Simultaneously, at Johns Hopkins University, research led to the chest compression component of CPR. In 1958, Dr. William Kouwenhoven, Dr. James Jude, and Dr. Guy Knickerbocker observed that rhythmic pressure on a dog’s chest during defibrillation experiments generated blood flow. This showed external chest compressions could maintain circulation when the heart stopped. In 1960, Drs. Jude, Safar, and Kouwenhoven combined mouth-to-mouth ventilation and external chest compressions, establishing the unified technique of cardiopulmonary resuscitation. Their published findings marked modern CPR’s formal inception.
Global Recognition and Training
After its development, CPR rapidly gained medical and public recognition. The American Heart Association (AHA) formally endorsed CPR as a life-saving technique in 1963, leading to efforts to standardize training and performance. In 1966, the National Research Council established CPR guidelines, solidifying its medical application.

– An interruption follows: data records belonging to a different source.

**src/rtl/alu_pkg.sv**
```systemverilog
// Shared opcode, FSM and command definitions for the ALU command sequencer.
package alu_pkg;

  localparam logic [3:0] OP_ADD  = 4'd0;
  localparam logic [3:0] OP_SUB  = 4'd1;
  localparam logic [3:0] OP_MUL  = 4'd2;
  localparam logic [3:0] OP_DIV  = 4'd3;
  localparam logic [3:0] OP_SHL  = 4'd4;
  localparam logic [3:0] OP_SHR  = 4'd5;
  localparam logic [3:0] OP_AND  = 4'd6;
  localparam logic [3:0] OP_OR   = 4'd7;
  localparam logic [3:0] OP_LAST = 4'd7;

  localparam int CMD_W = 24;

  typedef enum logic [1:0] {
    ST_IDLE  = 2'd0,
    ST_DRIVE = 2'd1,
    ST_RESP  = 2'd2
  } state_e;

  typedef struct packed {
    logic [3:0] op;
    logic [7:0] a;
    logic [7:0] b;
    logic [3:0] tag;
  } cmd_t;

  // Commands that must never reach the ALU.
  function automatic logic is_err_cmd(input cmd_t c);
    return (c.op > OP_LAST) || ((c.op == OP_DIV) && (c.b == 8'h00));
  endfunction

endpackage

```
**src/rtl/alu_cmd_sequencer_if.sv**
```systemverilog
// Command (valid/ready source) and response (valid/ready sink) bundle of the sequencer.
interface alu_cmd_sequencer_if;

  logic       cmd_valid;
  logic       cmd_ready;
  logic [3:0] cmd_op;
  logic [7:0] cmd_a;
  logic [7:0] cmd_b;
  logic [3:0] cmd_tag;

  logic       rsp_valid;
  logic       rsp_ready;
  logic [7:0] rsp_data;
  logic       rsp_carry;
  logic [3:0] rsp_tag;
  logic       rsp_err;

  modport master (
    output cmd_valid, cmd_op, cmd_a, cmd_b, cmd_tag, rsp_ready,
    input  cmd_ready, rsp_valid, rsp_data, rsp_carry, rsp_tag, rsp_err
  );

  modport slave (
    input  cmd_valid, cmd_op, cmd_a, cmd_b, cmd_tag, rsp_ready,
    output cmd_ready, rsp_valid, rsp_data, rsp_carry, rsp_tag, rsp_err
  );

endinterface

```
**src/rtl/alu_cmd_fifo.sv**
```systemverilog
// Command FIFO, DEPTH entries of cmd_t, head visible combinationally for the IDLE pop.
module alu_cmd_fifo
  import alu_pkg::*;
#(
  parameter int DEPTH = 4
) (
  input  logic                     clk,
  input  logic                     rst_n,
  input  logic                     push,
  input  cmd_t                     din,
  input  logic                     pop,
  output cmd_t                     dout,
  output logic                     full,
  output logic                     empty,
  output logic [$clog2(DEPTH):0]   count
);

  localparam int PW = $clog2(DEPTH);
  localparam int CW = PW + 1;

  cmd_t          mem_q [DEPTH];
  logic [PW-1:0] wr_ptr_q, wr_ptr_d;
  logic [PW-1:0] rd_ptr_q, rd_ptr_d;
  logic [CW-1:0] count_q, count_d;
  logic          push_ok, pop_ok;

  assign full    = (count_q == CW'(DEPTH));
  assign empty   = (count_q == '0);
  assign count   = count_q;
  assign push_ok = push && !full;
  assign pop_ok  = pop && !empty;
  assign dout    = mem_q[rd_ptr_q];

  // Pointers wrap naturally because DEPTH is a power of two.
  always_comb begin
    wr_ptr_d = wr_ptr_q;
    rd_ptr_d = rd_ptr_q;
    count_d  = count_q;
    if (push_ok) wr_ptr_d = wr_ptr_q + 1'b1;
    if (pop_ok)  rd_ptr_d = rd_ptr_q + 1'b1;
    case ({push_ok, pop_ok})
      2'b10:   count_d = count_q + 1'b1;
      2'b01:   count_d = count_q - 1'b1;
      default: count_d = count_q;
    endcase
  end

  always_ff @(posedge clk) begin
    if (!rst_n) begin
      wr_ptr_q <= '0;
      rd_ptr_q <= '0;
      count_q  <= '0;
    end else begin
      wr_ptr_q <= wr_ptr_d;
      rd_ptr_q <= rd_ptr_d;
      count_q  <= count_d;
    end
  end

  always_ff @(posedge clk) begin
    if (push_ok) mem_q[wr_ptr_q] <= din;
  end

endmodule

```
**src/rtl/alu_cmd_sequencer.sv**
```systemverilog
// Feeds queued commands one at a time to an external combinational ALU and returns
// tagged, in-order responses; bad opcodes and divide-by-zero are answered locally.
module alu_cmd_sequencer
  import alu_pkg::*;
#(
  parameter int DEPTH       = 4,
  parameter int WAIT_CYCLES = 1
) (
  input  logic                 clk,
  input  logic                 rst_n,
  alu_cmd_sequencer_if.slave   bus,
  output logic [7:0]           alu_a,
  output logic [7:0]           alu_b,
  output logic [3:0]           alu_sel,
  input  logic [7:0]           alu_out,
  input  logic                 alu_carry,
  output logic                 busy
);

  localparam int CW  = $clog2(DEPTH) + 1;
  localparam int WCW = (WAIT_CYCLES > 1) ? $clog2(WAIT_CYCLES) : 1;

  state_e         state_q, state_d;
  logic [WCW-1:0] wait_cnt_q, wait_cnt_d;
  logic [7:0]     alu_a_q, alu_a_d;
  logic [7:0]     alu_b_q, alu_b_d;
  logic [3:0]     alu_sel_q, alu_sel_d;
  logic [7:0]     rsp_data_q, rsp_data_d;
  logic           rsp_carry_q, rsp_carry_d;
  logic [3:0]     rsp_tag_q, rsp_tag_d;
  logic           rsp_err_q, rsp_err_d;

  cmd_t           cmd_in, head;
  logic           fifo_pop, fifo_full, fifo_empty;
  logic [CW-1:0]  fifo_count;

  assign cmd_in = {bus.cmd_op, bus.cmd_a, bus.cmd_b, bus.cmd_tag};

  alu_cmd_fifo #(.DEPTH(DEPTH)) u_fifo (
    .clk   (clk),
    .rst_n (rst_n),
    .push  (bus.cmd_valid),
    .din   (cmd_in),
    .pop   (fifo_pop),
    .dout  (head),
    .full  (fifo_full),
    .empty (fifo_empty),
    .count (fifo_count)
  );

  // Tag is latched at pop; it is not visible until RESP so the capture point is equivalent.
  always_comb begin
    state_d     = state_q;
    wait_cnt_d  = wait_cnt_q;
    alu_a_d     = alu_a_q;
    alu_b_d     = alu_b_q;
    alu_sel_d   = alu_sel_q;
    rsp_data_d  = rsp_data_q;
    rsp_carry_d = rsp_carry_q;
    rsp_tag_d   = rsp_tag_q;
    rsp_err_d   = rsp_err_q;
    fifo_pop    = 1'b0;
    case (state_q)
      ST_IDLE: begin
        if (!fifo_empty) begin
          fifo_pop  = 1'b1;
          rsp_tag_d = head.tag;
          if (is_err_cmd(head)) begin
            rsp_data_d  = 8'h00;
            rsp_carry_d = 1'b0;
            rsp_err_d   = 1'b1;
            state_d     = ST_RESP;
          end else begin
            alu_a_d    = head.a;
            alu_b_d    = head.b;
            alu_sel_d  = head.op;
            wait_cnt_d = WCW'(WAIT_CYCLES - 1);
            state_d    = ST_DRIVE;
          end
        end
      end
      ST_DRIVE: begin
        if (wait_cnt_q != '0) begin
          wait_cnt_d = wait_cnt_q - 1'b1;
        end else begin
          rsp_data_d  = alu_out;
          rsp_carry_d = (alu_sel_q == OP_ADD) ? alu_carry : 1'b0;
          rsp_err_d   = 1'b0;
          state_d     = ST_RESP;
        end
      end
      ST_RESP: begin
        if (bus.rsp_ready) state_d = ST_IDLE;
      end
      default: state_d = ST_IDLE;
    endcase
  end

  always_ff @(posedge clk) begin
    if (!rst_n) begin
      state_q     <= ST_IDLE;
      wait_cnt_q  <= '0;
      alu_a_q     <= '0;
      alu_b_q     <= '0;
      alu_sel_q   <= '0;
      rsp_data_q  <= '0;
      rsp_carry_q <= 1'b0;
      rsp_tag_q   <= '0;
      rsp_err_q   <= 1'b0;
    end else begin
      state_q     <= state_d;
      wait_cnt_q  <= wait_cnt_d;
      alu_a_q     <= alu_a_d;
      alu_b_q     <= alu_b_d;
      alu_sel_q   <= alu_sel_d;
      rsp_data_q  <= rsp_data_d;
      rsp_carry_q <= rsp_carry_d;
      rsp_tag_q   <= rsp_tag_d;
      rsp_err_q   <= rsp_err_d;
    end
  end

  assign bus.cmd_ready = !fifo_full;
  assign bus.rsp_valid = (state_q == ST_RESP);
  assign bus.rsp_data  = rsp_data_q;
  assign bus.rsp_carry = rsp_carry_q;
  assign bus.rsp_tag   = rsp_tag_q;
  assign bus.rsp_err   = rsp_err_q;
  assign alu_a         = alu_a_q;
  assign alu_b         = alu_b_q;
  assign alu_sel       = alu_sel_q;
  assign busy          = (state_q != ST_IDLE) || (fifo_count != '0);

endmodule

```
**src/flat_wrapper.sv**
```systemverilog
// flat-port wrapper written by rule: the top's interface ports become plain ports
module alu_cmd_sequencer_flat import alu_pkg::*;
#(
  parameter int DEPTH       = 4,
  parameter int WAIT_CYCLES = 1
)
  (clk, rst_n, alu_a, alu_b, alu_sel, alu_out, alu_carry, busy, bus_cmd_valid, bus_cmd_op, bus_cmd_a, bus_cmd_b, bus_cmd_tag, bus_rsp_ready, bus_cmd_ready, bus_rsp_valid, bus_rsp_data, bus_rsp_carry, bus_rsp_tag, bus_rsp_err);
  alu_cmd_sequencer_if bus_i ();
  input  logic clk;
  input  logic rst_n;
  output logic [7:0] alu_a;
  output logic [7:0] alu_b;
  output logic [3:0] alu_sel;
  input  logic [7:0] alu_out;
  input  logic alu_carry;
  output logic busy;
  input wire logic [$bits(bus_i.cmd_valid)-1:0] bus_cmd_valid;
  input wire logic [$bits(bus_i.cmd_op)-1:0] bus_cmd_op;
  input wire logic [$bits(bus_i.cmd_a)-1:0] bus_cmd_a;
  input wire logic [$bits(bus_i.cmd_b)-1:0] bus_cmd_b;
  input wire logic [$bits(bus_i.cmd_tag)-1:0] bus_cmd_tag;
  input wire logic [$bits(bus_i.rsp_ready)-1:0] bus_rsp_ready;
  output wire logic [$bits(bus_i.cmd_ready)-1:0] bus_cmd_ready;
  output wire logic [$bits(bus_i.rsp_valid)-1:0] bus_rsp_valid;
  output wire logic [$bits(bus_i.rsp_data)-1:0] bus_rsp_data;
  output wire logic [$bits(bus_i.rsp_carry)-1:0] bus_rsp_carry;
  output wire logic [$bits(bus_i.rsp_tag)-1:0] bus_rsp_tag;
  output wire logic [$bits(bus_i.rsp_err)-1:0] bus_rsp_err;
  assign bus_i.cmd_valid = bus_cmd_valid;
  assign bus_i.cmd_op = bus_cmd_op;
  assign bus_i.cmd_a = bus_cmd_a;
  assign bus_i.cmd_b = bus_cmd_b;
  assign bus_i.cmd_tag = bus_cmd_tag;
  assign bus_i.rsp_ready = bus_rsp_ready;
  assign bus_cmd_ready = bus_i.cmd_ready;
  assign bus_rsp_valid = bus_i.rsp_valid;
  assign bus_rsp_data = bus_i.rsp_data;
  assign bus_rsp_carry = bus_i.rsp_carry;
  assign bus_rsp_tag = bus_i.rsp_tag;
  assign bus_rsp_err = bus_i.rsp_err;
  alu_cmd_sequencer #(.DEPTH(DEPTH), .WAIT_CYCLES(WAIT_CYCLES)) u_core (.clk(clk), .rst_n(rst_n), .bus(bus_i), .alu_a(alu_a), .alu_b(alu_b), .alu_sel(alu_sel), .alu_out(alu_out), .alu_carry(alu_carry), .busy(busy));
endmodule
```
[src/rtl/fetch_pkg.sv]
// ============================================================================
// Module   : fetch_pkg
// Purpose  : Shared types and constants for the instruction-fetch controller.
// Revision : 1.0 - initial release
// ============================================================================
`default_nettype none

package fetch_pkg;

   localparam int XLEN    = 32;
   localparam int PC_INCR = 4;

   typedef enum logic [1:0] {
      ST_BOOT  = 2'd0,
      ST_FETCH = 2'd1,
      ST_HOLD  = 2'd2,
      ST_DRAIN = 2'd3
   } fetch_state_t;

   function automatic logic [XLEN-1:0] seq_pc(input logic [XLEN-1:0] pc);
      return pc + XLEN'(PC_INCR);
   endfunction

endpackage

`default_nettype wire

[src/rtl/fetch_ctrl.sv]
// ============================================================================
// Module   : fetch_ctrl
// Purpose  : Fetch-stage controller steering pc_reg and the instruction-memory
//            handshake; optional misaligned-redirect trap via
//            FETCH_CTRL_MISALIGN_TRAP_EN.
// Revision : 1.0 - initial release
// ============================================================================
`default_nettype none

module fetch_ctrl
   import fetch_pkg::*;
#(
   parameter logic [XLEN-1:0] RESET_PC = 32'h0000_0000,
   parameter logic [XLEN-1:0] TRAP_VEC = 32'h0000_0100
) (
   input  logic            clk,
   input  logic            rst,
   input  logic [XLEN-1:0] pc_i,
   output logic [XLEN-1:0] pc_next_o,
   output logic            pc_write_en_o,
   input  logic            stall_i,
   input  logic            redirect_valid_i,
   input  logic [XLEN-1:0] redirect_pc_i,
   output logic            imem_req_o,
   output logic [XLEN-1:0] imem_addr_o,
   input  logic            imem_ack_i,
   output logic            if_valid_o,
   output logic            flush_o,
   output logic            misalign_o
);

   fetch_state_t    state, state_nxt;
   logic [XLEN-1:0] drain_tgt, drain_tgt_nxt;
   logic [XLEN-1:0] redir_tgt;
   logic            redir_mis;
   logic            mis_pulse;

`ifdef FETCH_CTRL_MISALIGN_TRAP_EN
   assign redir_mis = |redirect_pc_i[1:0];
   assign redir_tgt = redir_mis ? TRAP_VEC : redirect_pc_i;
`else
   assign redir_mis = 1'b0;
   assign redir_tgt = redirect_pc_i & ~XLEN'(3);
`endif

   // The old PC is never overwritten while a request is outstanding, so pc_i
   // doubles as a stable fetch address.
   assign imem_addr_o = pc_i;
   assign misalign_o  = mis_pulse;

   always_comb begin
      state_nxt     = state;
      drain_tgt_nxt = drain_tgt;
      pc_next_o     = pc_i;
      pc_write_en_o = 1'b0;
      imem_req_o    = 1'b0;
      if_valid_o    = 1'b0;
      flush_o       = 1'b0;
      mis_pulse     = 1'b0;

      case (state)
         ST_BOOT: begin
            pc_next_o     = RESET_PC;
            pc_write_en_o = 1'b1;
            state_nxt     = ST_FETCH;
         end
         ST_FETCH: begin
            imem_req_o = 1'b1;
            if (redirect_valid_i) begin
               flush_o   = 1'b1;
               mis_pulse = redir_mis;
               if (imem_ack_i) begin
                  pc_next_o     = redir_tgt;
                  pc_write_en_o = 1'b1;
                  state_nxt     = stall_i ? ST_HOLD : ST_FETCH;
               end else begin
                  drain_tgt_nxt = redir_tgt;
                  state_nxt     = ST_DRAIN;
               end
            end else if (imem_ack_i) begin
               if (stall_i) begin
                  state_nxt = ST_HOLD;
               end else begin
                  if_valid_o    = 1'b1;
                  pc_next_o     = seq_pc(pc_i);
                  pc_write_en_o = 1'b1;
               end
            end
         end
         ST_HOLD: begin
            if (redirect_valid_i) begin
               flush_o       = 1'b1;
               mis_pulse     = redir_mis;
               pc_next_o     = redir_tgt;
               pc_write_en_o = 1'b1;
            end
            state_nxt = stall_i ? ST_HOLD : ST_FETCH;
         end
         ST_DRAIN: begin
            imem_req_o = 1'b1;
            if (redirect_valid_i) begin
               flush_o       = 1'b1;
               mis_pulse     = redir_mis;
               drain_tgt_nxt = redir_tgt;
            end
            // The in-flight fetch is wrong-path: finish it, drop it, then jump.
            if (imem_ack_i) begin
               pc_next_o     = redirect_valid_i ? redir_tgt : drain_tgt;
               pc_write_en_o = 1'b1;
               state_nxt     = stall_i ? ST_HOLD : ST_FETCH;
            end
         end
         default: begin
            state_nxt = ST_BOOT;
         end
      endcase

      // Request stays up this cycle; it drops once the FSM lands in BOOT.
      if (rst) begin
         state_nxt     = ST_BOOT;
         drain_tgt_nxt = '0;
         pc_next_o     = RESET_PC;
         pc_write_en_o = 1'b1;
         if_valid_o    = 1'b0;
         flush_o       = 1'b0;
         mis_pulse     = 1'b0;
      end
   end

   always_ff @(posedge clk) begin
      state     <= state_nxt;
      drain_tgt <= drain_tgt_nxt;
   end

endmodule

`default_nettype wire

[config.mk]
export PLATFORM = sky130hd
export DESIGN_NAME = fetch_ctrl
export DESIGN_NICKNAME = d
export VERILOG_FILES = /design/src/rtl/fetch_pkg.sv /design/src/rtl/fetch_ctrl.sv
export SDC_FILE = /design/constraint.sdc
export NUM_CORES = 1
export LEC_CHECK = 0
export CORE_UTILIZATION = 35
export DETAILED_ROUTE_END_ITERATION = 10
export HOLD_SLACK_MARGIN = 0.02
export PLACE_DENSITY = 0.6
export SLEW_MARGIN = 20
export SYNTH_ARGS = -nofsm -noshare
export SYNTH_HDL_FRONTEND = slang
export SYNTH_SLANG_ARGS = --single-unit
[constraint.sdc]
create_clock -name clk -period 5.7 [get_ports clk]
set_clock_uncertainty 0.1 [all_clocks]
set_input_delay 0.855 -clock clk [delete_from_list [all_inputs] [get_ports clk]]
set_output_delay 0.855 -clock clk [all_outputs]
set_load 0.1 [all_outputs]
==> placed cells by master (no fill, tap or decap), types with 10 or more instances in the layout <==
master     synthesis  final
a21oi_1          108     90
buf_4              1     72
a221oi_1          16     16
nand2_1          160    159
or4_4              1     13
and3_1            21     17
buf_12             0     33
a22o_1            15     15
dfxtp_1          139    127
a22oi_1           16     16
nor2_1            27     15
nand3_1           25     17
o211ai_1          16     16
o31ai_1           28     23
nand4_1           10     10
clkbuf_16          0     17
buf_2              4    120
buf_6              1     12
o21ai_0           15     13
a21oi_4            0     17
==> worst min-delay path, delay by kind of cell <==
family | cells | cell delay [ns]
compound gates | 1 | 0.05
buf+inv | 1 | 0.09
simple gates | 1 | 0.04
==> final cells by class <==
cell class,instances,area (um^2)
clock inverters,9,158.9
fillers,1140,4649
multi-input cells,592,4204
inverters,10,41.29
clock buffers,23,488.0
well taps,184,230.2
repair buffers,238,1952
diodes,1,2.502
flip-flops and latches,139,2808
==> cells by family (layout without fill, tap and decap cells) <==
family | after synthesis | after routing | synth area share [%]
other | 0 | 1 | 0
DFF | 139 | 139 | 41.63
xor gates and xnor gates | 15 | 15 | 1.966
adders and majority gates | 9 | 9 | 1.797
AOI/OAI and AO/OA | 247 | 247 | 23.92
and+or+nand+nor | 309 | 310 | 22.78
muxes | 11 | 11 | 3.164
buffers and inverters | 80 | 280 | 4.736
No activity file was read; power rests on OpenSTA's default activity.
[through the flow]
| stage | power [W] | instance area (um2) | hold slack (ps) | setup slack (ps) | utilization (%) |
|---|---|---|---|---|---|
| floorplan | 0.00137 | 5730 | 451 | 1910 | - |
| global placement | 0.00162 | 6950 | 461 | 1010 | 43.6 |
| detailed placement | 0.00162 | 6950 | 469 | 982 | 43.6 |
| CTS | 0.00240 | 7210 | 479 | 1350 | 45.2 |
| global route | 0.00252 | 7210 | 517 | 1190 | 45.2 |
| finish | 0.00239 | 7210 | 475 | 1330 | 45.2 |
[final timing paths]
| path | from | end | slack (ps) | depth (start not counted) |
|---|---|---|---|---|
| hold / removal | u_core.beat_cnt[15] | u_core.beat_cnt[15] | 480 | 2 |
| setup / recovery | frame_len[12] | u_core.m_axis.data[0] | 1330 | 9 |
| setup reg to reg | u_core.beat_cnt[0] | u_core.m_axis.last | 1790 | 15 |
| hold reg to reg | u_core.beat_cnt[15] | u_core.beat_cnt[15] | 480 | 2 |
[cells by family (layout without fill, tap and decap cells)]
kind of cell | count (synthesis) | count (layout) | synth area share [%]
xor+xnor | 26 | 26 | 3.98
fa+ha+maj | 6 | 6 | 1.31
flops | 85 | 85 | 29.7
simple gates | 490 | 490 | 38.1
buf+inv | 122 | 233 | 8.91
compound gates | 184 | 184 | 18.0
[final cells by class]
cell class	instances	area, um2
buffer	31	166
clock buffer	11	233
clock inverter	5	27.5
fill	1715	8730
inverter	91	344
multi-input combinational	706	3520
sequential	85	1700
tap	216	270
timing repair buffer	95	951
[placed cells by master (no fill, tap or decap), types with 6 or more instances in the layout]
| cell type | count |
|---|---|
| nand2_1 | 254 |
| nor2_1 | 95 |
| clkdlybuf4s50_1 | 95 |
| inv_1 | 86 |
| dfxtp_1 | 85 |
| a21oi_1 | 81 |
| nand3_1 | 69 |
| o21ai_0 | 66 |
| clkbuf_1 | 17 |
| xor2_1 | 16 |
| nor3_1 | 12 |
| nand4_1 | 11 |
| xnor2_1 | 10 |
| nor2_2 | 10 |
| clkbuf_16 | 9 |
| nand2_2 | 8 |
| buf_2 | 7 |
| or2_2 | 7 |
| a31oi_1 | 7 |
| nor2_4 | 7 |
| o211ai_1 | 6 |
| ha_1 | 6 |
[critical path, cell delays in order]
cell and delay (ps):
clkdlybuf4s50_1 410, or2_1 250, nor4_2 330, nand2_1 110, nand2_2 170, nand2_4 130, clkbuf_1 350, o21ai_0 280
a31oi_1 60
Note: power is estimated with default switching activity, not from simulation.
$ cat src/rtl/uart_status_tx.sv
// rtl/uart_status_tx.sv - 8N1 UART framer that snapshots a 32-bit status word and sends it as a 6-byte frame
module uart_status_tx #(
  parameter int          CLKS_PER_BIT = 10416,
  parameter logic [7:0]  HEADER       = 8'hA5
) (
  input  logic        clk,
  input  logic        reset_n,
  input  logic        send,
  input  logic [31:0] state,
  output logic        tx,
  output logic        busy,
  output logic        done
);

  localparam int CW = (CLKS_PER_BIT > 1) ? $clog2(CLKS_PER_BIT) : 1;
  localparam logic [CW-1:0] BAUD_LAST = CW'(CLKS_PER_BIT - 1);

  typedef enum logic [1:0] {S_IDLE, S_START, S_DATA, S_STOP} fsm_e;

  fsm_e         fsm_q, fsm_d;
  logic [CW-1:0] baud_q, baud_d;
  logic [2:0]   bit_idx_q, bit_idx_d;
  logic [2:0]   byte_idx_q, byte_idx_d;
  logic [31:0]  snap_q, snap_d;
  logic         tx_q, tx_d;
  logic         busy_q, busy_d;
  logic         done_q, done_d;
  logic         baud_last;
  logic [7:0]   next_byte;

  assign baud_last = (baud_q == BAUD_LAST);

  always_comb begin
    fsm_d      = fsm_q;
    baud_d     = baud_q;
    bit_idx_d  = bit_idx_q;
    byte_idx_d = byte_idx_q;
    snap_d     = snap_q;
    done_d     = 1'b0;
    case (fsm_q)
      S_IDLE: begin
        if (send && !busy_q) begin
          snap_d     = state;
          byte_idx_d = 3'd0;
          bit_idx_d  = 3'd0;
          baud_d     = '0;
          fsm_d      = S_START;
        end
      end
      S_START: begin
        if (baud_last) begin
          baud_d    = '0;
          bit_idx_d = 3'd0;
          fsm_d     = S_DATA;
        end else begin
          baud_d = baud_q + 1'b1;
        end
      end
      S_DATA: begin
        if (baud_last) begin
          baud_d = '0;
          if (bit_idx_q == 3'd7) fsm_d = S_STOP;
          else                   bit_idx_d = bit_idx_q + 3'd1;
        end else begin
          baud_d = baud_q + 1'b1;
        end
      end
      S_STOP: begin
        if (baud_last) begin
          baud_d = '0;
          if (byte_idx_q == 3'd5) begin
            byte_idx_d = 3'd0;
            fsm_d      = S_IDLE;
            done_d     = 1'b1;
          end else begin
            byte_idx_d = byte_idx_q + 3'd1;
            fsm_d      = S_START;
          end
        end else begin
          baud_d = baud_q + 1'b1;
        end
      end
      default: fsm_d = S_IDLE;
    endcase
  end

  // Outputs are derived from the next state so tx/busy change on the same edge as the FSM.
  always_comb begin
    case (byte_idx_d)
      3'd0:    next_byte = HEADER;
      3'd1:    next_byte = snap_d[31:24];
      3'd2:    next_byte = snap_d[23:16];
      3'd3:    next_byte = snap_d[15:8];
      3'd4:    next_byte = snap_d[7:0];
      3'd5:    next_byte = snap_d[31:24] ^ snap_d[23:16] ^ snap_d[15:8] ^ snap_d[7:0];
      default: next_byte = HEADER;
    endcase
    case (fsm_d)
      S_START: tx_d = 1'b0;
      S_DATA:  tx_d = next_byte[bit_idx_d];
      default: tx_d = 1'b1;
    endcase
    busy_d = (fsm_d != S_IDLE);
  end

  always_ff @(posedge clk or negedge reset_n) begin
    if (!reset_n) begin
      fsm_q      <= S_IDLE;
      baud_q     <= '0;
      bit_idx_q  <= 3'd0;
      byte_idx_q <= 3'd0;
      snap_q     <= 32'd0;
      tx_q       <= 1'b1;
      busy_q     <= 1'b0;
      done_q     <= 1'b0;
    end else begin
      fsm_q      <= fsm_d;
      baud_q     <= baud_d;
      bit_idx_q  <= bit_idx_d;
      byte_idx_q <= byte_idx_d;
      snap_q     <= snap_d;
      tx_q       <= tx_d;
      busy_q     <= busy_d;
      done_q     <= done_d;
    end
  end

  assign tx   = tx_q;
  assign busy = busy_q;
  assign done = done_q;

endmodule
**config.mk**
```make
export PLATFORM = sky130hd
export DESIGN_NAME = vip_raw_bridge_decode
export DESIGN_NICKNAME = d
export VERILOG_FILES = /design/src/rtl/vip_raw_bridge_decode.sv
export SDC_FILE = /design/constraint.sdc
export NUM_CORES = 1
export LEC_CHECK = 0
export CAP_MARGIN = 20
export CORE_AREA = 2 2 185 187
export CTS_BUF_LIST = sky130_fd_sc_hd__clkbuf_4 sky130_fd_sc_hd__clkbuf_8 sky130_fd_sc_hd__clkbuf_16
export DETAILED_ROUTE_END_ITERATION = 10
export DIE_AREA = 0 0 187 189
export MAX_ROUTING_LAYER = met4
export PLACE_DENSITY = 0.77
export SYNTH_ARGS = -nofsm -noshare
export SYNTH_HDL_FRONTEND = slang
export SYNTH_SLANG_ARGS = --single-unit
```
**constraint.sdc**
```tcl
create_clock -name av_clk -period 6.9 [get_ports av_clk]
set_input_delay 1.38 -clock av_clk [delete_from_list [all_inputs] [get_ports av_clk]]
set_output_delay 1.38 -clock av_clk [all_outputs]
set_load 0.01 [all_outputs]
```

The 1970s advanced CPR accessibility for the general public. In 1972, the AHA launched its first CPR course for healthcare workers, combining classroom learning with hands-on practice. That same year, Leonard Cobb initiated Seattle’s Medic II program, the first major public CPR training program in the United States. Public awareness campaigns, like the AHA’s “Friends and Family” initiative in the 1980s, continued to promote training. CPR guidelines evolve with ongoing research, including hands-only CPR in 2008 to encourage bystander intervention.